• SUPPLIED MATERIAL:
################
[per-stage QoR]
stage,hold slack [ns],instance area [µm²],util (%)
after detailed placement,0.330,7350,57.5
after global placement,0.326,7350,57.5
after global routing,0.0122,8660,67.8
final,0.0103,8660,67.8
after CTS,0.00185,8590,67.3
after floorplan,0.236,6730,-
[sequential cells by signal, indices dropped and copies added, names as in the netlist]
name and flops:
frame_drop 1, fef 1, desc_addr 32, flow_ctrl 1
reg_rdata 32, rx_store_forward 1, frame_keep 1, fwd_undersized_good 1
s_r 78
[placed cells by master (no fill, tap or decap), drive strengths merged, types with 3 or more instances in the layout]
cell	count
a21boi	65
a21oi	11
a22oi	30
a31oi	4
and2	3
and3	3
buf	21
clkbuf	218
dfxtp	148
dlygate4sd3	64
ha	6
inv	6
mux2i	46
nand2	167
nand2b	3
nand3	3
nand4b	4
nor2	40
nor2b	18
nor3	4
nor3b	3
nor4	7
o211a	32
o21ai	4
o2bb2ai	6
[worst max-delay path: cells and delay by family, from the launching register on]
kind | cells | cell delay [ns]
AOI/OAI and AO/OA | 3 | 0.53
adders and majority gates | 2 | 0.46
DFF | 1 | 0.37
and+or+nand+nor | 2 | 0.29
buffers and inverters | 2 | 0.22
[src/hw/angle_sensor_params.svh]
// Purpose: constants for the angle sensor configuration words
// Assumes: included by the package and the design file
// Notes:   offsets are word indices on the plain register port
`ifndef ANGLE_SENSOR_PARAMS_SVH
`define ANGLE_SENSOR_PARAMS_SVH

// ==========================================================
// Register map
`define ADDR_W              8
`define WORD_W              24
`define OFS_FAULT_MASK      8'h1A
`define OFS_OUTPUT_CFG      8'h1B
`define OFS_POSITION_CFG    8'h1C
`define OFS_IDLE_POWER_CFG  8'h1D
`define OFS_BLOCK_STATUS    8'h40
`define RST_WORD            24'h000000

// ==========================================================
// Fault mask word fields
`define BIT_CAUTION_SUPPRESS 11
`define BIT_SPI_CHECK_FAULT  22
`define FAULT_BITS          24'hDFF7FF
`define CAUTION_BITS        24'h118000

// ==========================================================
// Output interface word fields
`define BIT_INBOUND_CHECK   0
`define BIT_SKIP_EXTRA_EDGE 1
`define BIT_TURNS_USE_HYST  2
`define BIT_IGNORE_SUPPLY   3
`define BIT_OFFSET_AFTER    7
`define BIT_LIN_SPAN        10
`define BIT_LIN_ENABLE      11
`define BIT_PWM_STYLE       12
`define BIT_PWM_FAULT_OUT   13
`define BIT_PWM_HYST_EN     14
`define PWM_RATE_HI         19
`define PWM_RATE_LO         16
`define BIT_PWM_OUT_EN      23

// ==========================================================
// Position processing word fields
`define ZERO_OFS_HI         11
`define HYST_HI             17
`define HYST_LO             12
`define BIT_TURN_SENSE      18
`define BIT_HALF_TURN       19
`define AVG_EXP_HI          23
`define AVG_EXP_LO          20
`define AVG_EXP_MAX         4'hC
`define HALF_TURN           12'h800
`define LIN_SHIFT_NARROW    3
`define LIN_SHIFT_WIDE      2

// ==========================================================
// Idle power word fields and timing
`define WAKE_HI             10
`define IDLE_PER_HI         17
`define IDLE_PER_LO         12
`define IDLE_STEP_NS        64'd8192000
`define CLK_MHZ             64'd250

`endif

[src/hw/angle_sensor_pkg.sv]
// Purpose: shared types of the angle sensor configuration block
// Assumes: constants come from angle_sensor_params.svh
// Notes:   none
`include "angle_sensor_params.svh"

package angle_sensor_pkg;
    typedef logic [`WORD_W-1:0] word_t;
    typedef logic [11:0]        angle_t;
    typedef enum logic [1:0] {
        PWM_NORMAL,
        PWM_RELEASED,
        PWM_HALF_RATE
    } pwm_mode_t;
endpackage

[src/hw/angle_sensor_config_words.sv]
// Purpose: configuration words of a magnetic angle sensor and the logic they steer
// Assumes: fault, angle and PWM inputs are synchronous to ref_clk_i
// Notes:   supply link input is asynchronous and passes a three-stage synchroniser
//
// Strobed register access was left to the implementer.
`timescale 1ns/1ps
`default_nettype none
`include "angle_sensor_params.svh"

module angle_sensor_config_words
    import angle_sensor_pkg::*;
#(
    parameter int IDLE_STEP_CYCLES = int'(`IDLE_STEP_NS * `CLK_MHZ / 64'd1000),
    parameter int PWM_ERR_N        = 11
) (
    input  wire logic                  ref_clk_i,
    input  wire logic                  rst_i,
    input  wire logic [`ADDR_W-1:0]    reg_addr_i,
    input  wire logic [`WORD_W-1:0]    reg_wdata_i,
    input  wire logic                  reg_wr_i,
    input  wire logic                  reg_rd_i,
    output logic      [`WORD_W-1:0]    reg_rdata_o,
    input  wire logic [`WORD_W-1:0]    error_i,
    input  wire logic                  spi_crc_bad_i,
    input  wire logic                  spi_edge17_i,
    input  wire logic                  supply_link_i,
    input  wire logic                  angle_valid_i,
    input  wire logic [11:0]           angle_i,
    input  wire logic [11:0]           lin_corr_i,
    input  wire logic                  low_power_i,
    input  wire logic [PWM_ERR_N-1:0]  pwm_err_i,
    input  wire logic                  pwm_wave_i,
    output logic                       fault_flag_o,
    output logic                       caution_bit_o,
    output logic                       spi_edge_count_o,
    output logic                       supply_link_o,
    output logic [11:0]                angle_out_o,
    output logic                       angle_valid_o,
    output logic [11:0]                turns_angle_out_o,
    output logic [11:0]                pwm_angle_o,
    output logic                       pwm_pin_o,
    output logic                       pwm_oe_o,
    output logic                       pwm_half_rate_o,
    output logic [3:0]                 pwm_err_code_o,
    output logic [3:0]                 pwm_rate_code_o,
    output logic                       force_normal_o,
    output logic                       idle_allowed_o
);

    initial begin
        if (IDLE_STEP_CYCLES < 2 || PWM_ERR_N < 1 || PWM_ERR_N > 15) begin
            $error("angle_sensor_config_words: unsupported parameter value");
        end
    end

    // ==========================================================
    // Register file
    word_t fault_mask_word;
    word_t output_interface_config;
    word_t position_processing_config;
    word_t idle_power_config;
    word_t block_status;

    wire hit_mask = reg_addr_i == `OFS_FAULT_MASK;
    wire hit_out  = reg_addr_i == `OFS_OUTPUT_CFG;
    wire hit_pos  = reg_addr_i == `OFS_POSITION_CFG;
    wire hit_idle = reg_addr_i == `OFS_IDLE_POWER_CFG;
    wire hit_stat = reg_addr_i == `OFS_BLOCK_STATUS;
    // Unmapped addresses read as zero
    wire word_t rd_mux = hit_mask ? fault_mask_word :
                         hit_out  ? output_interface_config :
                         hit_pos  ? position_processing_config :
                         hit_idle ? idle_power_config :
                         hit_stat ? block_status : `RST_WORD;

    always_ff @(posedge ref_clk_i) begin
        if (rst_i) begin
            fault_mask_word            <= `RST_WORD;
            output_interface_config    <= `RST_WORD;
            position_processing_config <= `RST_WORD;
            idle_power_config          <= `RST_WORD;
        end else if (reg_wr_i) begin
            if (hit_mask) fault_mask_word <= reg_wdata_i;
            if (hit_out)  output_interface_config <= reg_wdata_i;
            if (hit_pos)  position_processing_config <= reg_wdata_i;
            if (hit_idle) idle_power_config <= reg_wdata_i;
        end
    end

    always_ff @(posedge ref_clk_i) begin
        if (rst_i) begin
            reg_rdata_o <= `RST_WORD;
        end else begin
            reg_rdata_o <= reg_rd_i ? rd_mux : `RST_WORD;
        end
    end

    // ==========================================================
    // Field decode
    wire inbound_check_enable = output_interface_config[`BIT_INBOUND_CHECK];
    wire skip_extra_edge      = output_interface_config[`BIT_SKIP_EXTRA_EDGE];
    wire turns_use_hyst       = output_interface_config[`BIT_TURNS_USE_HYST];
    wire ignore_supply_link   = output_interface_config[`BIT_IGNORE_SUPPLY];
    wire offset_after_lin     = output_interface_config[`BIT_OFFSET_AFTER];
    wire lin_span             = output_interface_config[`BIT_LIN_SPAN];
    wire lin_enable           = output_interface_config[`BIT_LIN_ENABLE];
    wire pwm_fault_style      = output_interface_config[`BIT_PWM_STYLE];
    wire pwm_fault_out_en     = output_interface_config[`BIT_PWM_FAULT_OUT];
    wire pwm_hyst_en          = output_interface_config[`BIT_PWM_HYST_EN];
    wire pwm_out_en           = output_interface_config[`BIT_PWM_OUT_EN];
    wire [3:0] pwm_rate_code  = output_interface_config[`PWM_RATE_HI:`PWM_RATE_LO];
    wire angle_t zero_offset  = position_processing_config[`ZERO_OFS_HI:0];
    wire [5:0] hyst_thr       = position_processing_config[`HYST_HI:`HYST_LO];
    wire turn_sense           = position_processing_config[`BIT_TURN_SENSE];
    wire half_turn_flip       = position_processing_config[`BIT_HALF_TURN];
    wire [3:0] exp_field      = position_processing_config[`AVG_EXP_HI:`AVG_EXP_LO];
    wire [10:0] idle_wake_delta = idle_power_config[`WAKE_HI:0];
    wire [5:0] idle_period    = idle_power_config[`IDLE_PER_HI:`IDLE_PER_LO];

    // ==========================================================
    // Fault summary
    // Serial check faults only count while inbound checking is on
    wire crc_fault = spi_crc_bad_i & inbound_check_enable;
    wire word_t err_vec = {error_i[23], crc_fault, error_i[21:0]};
    wire word_t live_err = err_vec & ~fault_mask_word;
    wire next_fault   = |(live_err & `FAULT_BITS);
    wire next_caution = |(live_err & `CAUTION_BITS)
                        & ~fault_mask_word[`BIT_CAUTION_SUPPRESS];

    always_ff @(posedge ref_clk_i) begin
        if (rst_i) begin
            fault_flag_o  <= 1'b0;
            caution_bit_o <= 1'b0;
        end else begin
            fault_flag_o  <= next_fault;
            caution_bit_o <= next_caution;
        end
    end

    // ==========================================================
    // Serial link options
    // Edge qualifier: the seventeenth edge is dropped when skipping
    always_ff @(posedge ref_clk_i) begin
        if (rst_i) begin
            spi_edge_count_o <= 1'b0;
        end else begin
            spi_edge_count_o <= spi_edge17_i & ~skip_extra_edge;
        end
    end

    logic [2:0] supply_sync;
    logic       supply_state;
    always_ff @(posedge ref_clk_i) begin
        if (rst_i) begin
            supply_sync   <= 3'h0;
            supply_state  <= 1'b0;
            supply_link_o <= 1'b0;
        end else begin
            supply_sync <= {supply_sync[1:0], supply_link_i};
            if (supply_sync[1] == supply_sync[2]) begin
                supply_state <= supply_sync[2];
            end
            supply_link_o <= supply_state & ~ignore_supply_link;
        end
    end

    // ==========================================================
    // Averaging
    wire [3:0]  avg_exp   = (exp_field > `AVG_EXP_MAX) ? `AVG_EXP_MAX : exp_field;
    wire [12:0] avg_last  = 13'((14'h1 << avg_exp) - 14'h1);
    logic [12:0] avg_cnt;
    logic [23:0] avg_acc;
    logic        avg_valid;
    angle_t      avg_angle;
    wire [23:0] avg_sum   = avg_acc + {12'h000, angle_i};

    always_ff @(posedge ref_clk_i) begin
        if (rst_i) begin
            avg_cnt   <= 13'h0000;
            avg_acc   <= 24'h000000;
            avg_valid <= 1'b0;
            avg_angle <= 12'h000;
        end else begin
            avg_valid <= 1'b0;
            if (angle_valid_i) begin
                if (avg_cnt >= avg_last) begin
                    avg_cnt   <= 13'h0000;
                    avg_acc   <= 24'h000000;
                    avg_valid <= 1'b1;
                    avg_angle <= 12'(avg_sum >> avg_exp);
                end else begin
                    avg_cnt <= avg_cnt + 13'h0001;
                    avg_acc <= avg_sum;
                end
            end
        end
    end

    // ==========================================================
    // Angle post-processing
    wire angle_t pre_ofs  = offset_after_lin ? avg_angle
                                             : avg_angle - zero_offset;
    wire angle_t lin_step = lin_span
                          ? angle_t'($signed(lin_corr_i) >>> `LIN_SHIFT_WIDE)
                          : angle_t'($signed(lin_corr_i) >>> `LIN_SHIFT_NARROW);
    wire angle_t lin_out  = lin_enable ? pre_ofs - lin_step : pre_ofs;
    wire angle_t dir_out  = turn_sense ? angle_t'(12'h000 - lin_out) : lin_out;
    wire angle_t post_ofs = offset_after_lin ? dir_out - zero_offset : dir_out;
    wire angle_t final_ang = half_turn_flip ? post_ofs + `HALF_TURN : post_ofs;

    // ==========================================================
    // Hysteresis filter on a 14-bit scale
    angle_t hyst_angle;
    wire [13:0] hyst_diff = {final_ang, 2'b00} - {hyst_angle, 2'b00};
    wire [13:0] hyst_mag  = hyst_diff[13] ? 14'(14'h0000 - hyst_diff) : hyst_diff;
    wire        hyst_move = hyst_mag > {8'h00, hyst_thr};

    always_ff @(posedge ref_clk_i) begin
        if (rst_i) begin
            angle_out_o       <= 12'h000;
            angle_valid_o     <= 1'b0;
            hyst_angle        <= 12'h000;
            turns_angle_out_o <= 12'h000;
            pwm_angle_o       <= 12'h000;
        end else begin
            angle_valid_o <= avg_valid;
            if (avg_valid) begin
                angle_out_o <= final_ang;
                if (hyst_move) hyst_angle <= final_ang;
            end
            turns_angle_out_o <= turns_use_hyst ? hyst_angle : angle_out_o;
            pwm_angle_o       <= pwm_hyst_en ? hyst_angle : angle_out_o;
        end
    end

    // ==========================================================
    // PWM error response
    pwm_mode_t pwm_mode;
    pwm_mode_t next_pwm_mode;
    wire pwm_err_any = |pwm_err_i;
    logic [3:0] top_err;
    always_comb begin
        top_err = 4'h0;
        for (int i = 0; i < PWM_ERR_N; i++) begin
            if (pwm_err_i[i]) top_err = 4'(i + 1);
        end
    end

    always_comb begin
        next_pwm_mode = pwm_mode;
        case (pwm_mode)
            PWM_NORMAL: begin
                if (pwm_fault_out_en && pwm_err_any) begin
                    next_pwm_mode = pwm_fault_style ? PWM_HALF_RATE : PWM_RELEASED;
                end
            end
            PWM_RELEASED: begin
                // Latched: errors clearing alone do not bring the pin back
                if (!pwm_fault_out_en) next_pwm_mode = PWM_NORMAL;
            end
            PWM_HALF_RATE: begin
                if (!pwm_fault_out_en || !pwm_err_any) next_pwm_mode = PWM_NORMAL;
                else if (!pwm_fault_style) next_pwm_mode = PWM_RELEASED;
            end
            default: next_pwm_mode = PWM_NORMAL;
        endcase
    end

    always_ff @(posedge ref_clk_i) begin
        if (rst_i) begin
            pwm_mode        <= PWM_NORMAL;
            pwm_pin_o       <= 1'b0;
            pwm_oe_o        <= 1'b0;
            pwm_half_rate_o <= 1'b0;
            pwm_err_code_o  <= 4'h0;
            pwm_rate_code_o <= 4'h0;
        end else begin
            pwm_mode        <= next_pwm_mode;
            pwm_pin_o       <= pwm_wave_i;
            pwm_oe_o        <= pwm_out_en && next_pwm_mode != PWM_RELEASED;
            pwm_half_rate_o <= next_pwm_mode == PWM_HALF_RATE;
            pwm_err_code_o  <= next_pwm_mode == PWM_HALF_RATE ? top_err : 4'h0;
            pwm_rate_code_o <= pwm_rate_code;
        end
    end

    // ==========================================================
    // Idle power wake comparison
    logic [$clog2(IDLE_STEP_CYCLES)-1:0] step_cnt;
    logic [5:0] period_cnt;
    angle_t     idle_ref;
    wire step_end   = step_cnt == ($bits(step_cnt))'(IDLE_STEP_CYCLES - 1);
    wire period_end = step_end && period_cnt >= idle_period;
    wire angle_t idle_diff = angle_out_o - idle_ref;
    wire [10:0] idle_mag = idle_diff[11] ? 11'(12'h000 - idle_diff) : idle_diff[10:0];
    wire big_move = idle_diff == `HALF_TURN || idle_mag >= idle_wake_delta;

    always_ff @(posedge ref_clk_i) begin
        if (rst_i) begin
            step_cnt       <= '0;
            period_cnt     <= 6'h00;
            idle_ref       <= 12'h000;
            force_normal_o <= 1'b0;
            idle_allowed_o <= 1'b0;
        end else begin
            step_cnt <= step_end ? '0 : step_cnt + 1'b1;
            if (step_end) period_cnt <= period_end ? 6'h00 : period_cnt + 6'h01;
            force_normal_o <= 1'b0;
            if (period_end) begin
                idle_ref       <= angle_out_o;
                force_normal_o <= low_power_i & big_move;
                idle_allowed_o <= ~low_power_i & ~big_move;
            end
        end
    end

    always_comb begin
        block_status = {16'h0000, 1'b0, pwm_oe_o, pwm_half_rate_o, idle_allowed_o,
                        supply_link_o, pwm_mode == PWM_RELEASED, caution_bit_o, fault_flag_o};
    end
endmodule
`default_nettype wire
################
• HOW TO COMPLETE THIS TASK: Restate word for word only the lines running from the beginning of the data to the line holding "sensor configuration words", both included.

• SOLUTION:
[per-stage QoR]
stage,hold slack [ns],instance area [µm²],util (%)
after detailed placement,0.330,7350,57.5
after global placement,0.326,7350,57.5
after global routing,0.0122,8660,67.8
final,0.0103,8660,67.8
after CTS,0.00185,8590,67.3
after floorplan,0.236,6730,-
[sequential cells by signal, indices dropped and copies added, names as in the netlist]
name and flops:
frame_drop 1, fef 1, desc_addr 32, flow_ctrl 1
reg_rdata 32, rx_store_forward 1, frame_keep 1, fwd_undersized_good 1
s_r 78
[placed cells by master (no fill, tap or decap), drive strengths merged, types with 3 or more instances in the layout]
cell	count
a21boi	65
a21oi	11
a22oi	30
a31oi	4
and2	3
and3	3
buf	21
clkbuf	218
dfxtp	148
dlygate4sd3	64
ha	6
inv	6
mux2i	46
nand2	167
nand2b	3
nand3	3
nand4b	4
nor2	40
nor2b	18
nor3	4
nor3b	3
nor4	7
o211a	32
o21ai	4
o2bb2ai	6
[worst max-delay path: cells and delay by family, from the launching register on]
kind | cells | cell delay [ns]
AOI/OAI and AO/OA | 3 | 0.53
adders and majority gates | 2 | 0.46
DFF | 1 | 0.37
and+or+nand+nor | 2 | 0.29
buffers and inverters | 2 | 0.22
[src/hw/angle_sensor_params.svh]
// Purpose: constants for the angle sensor configuration words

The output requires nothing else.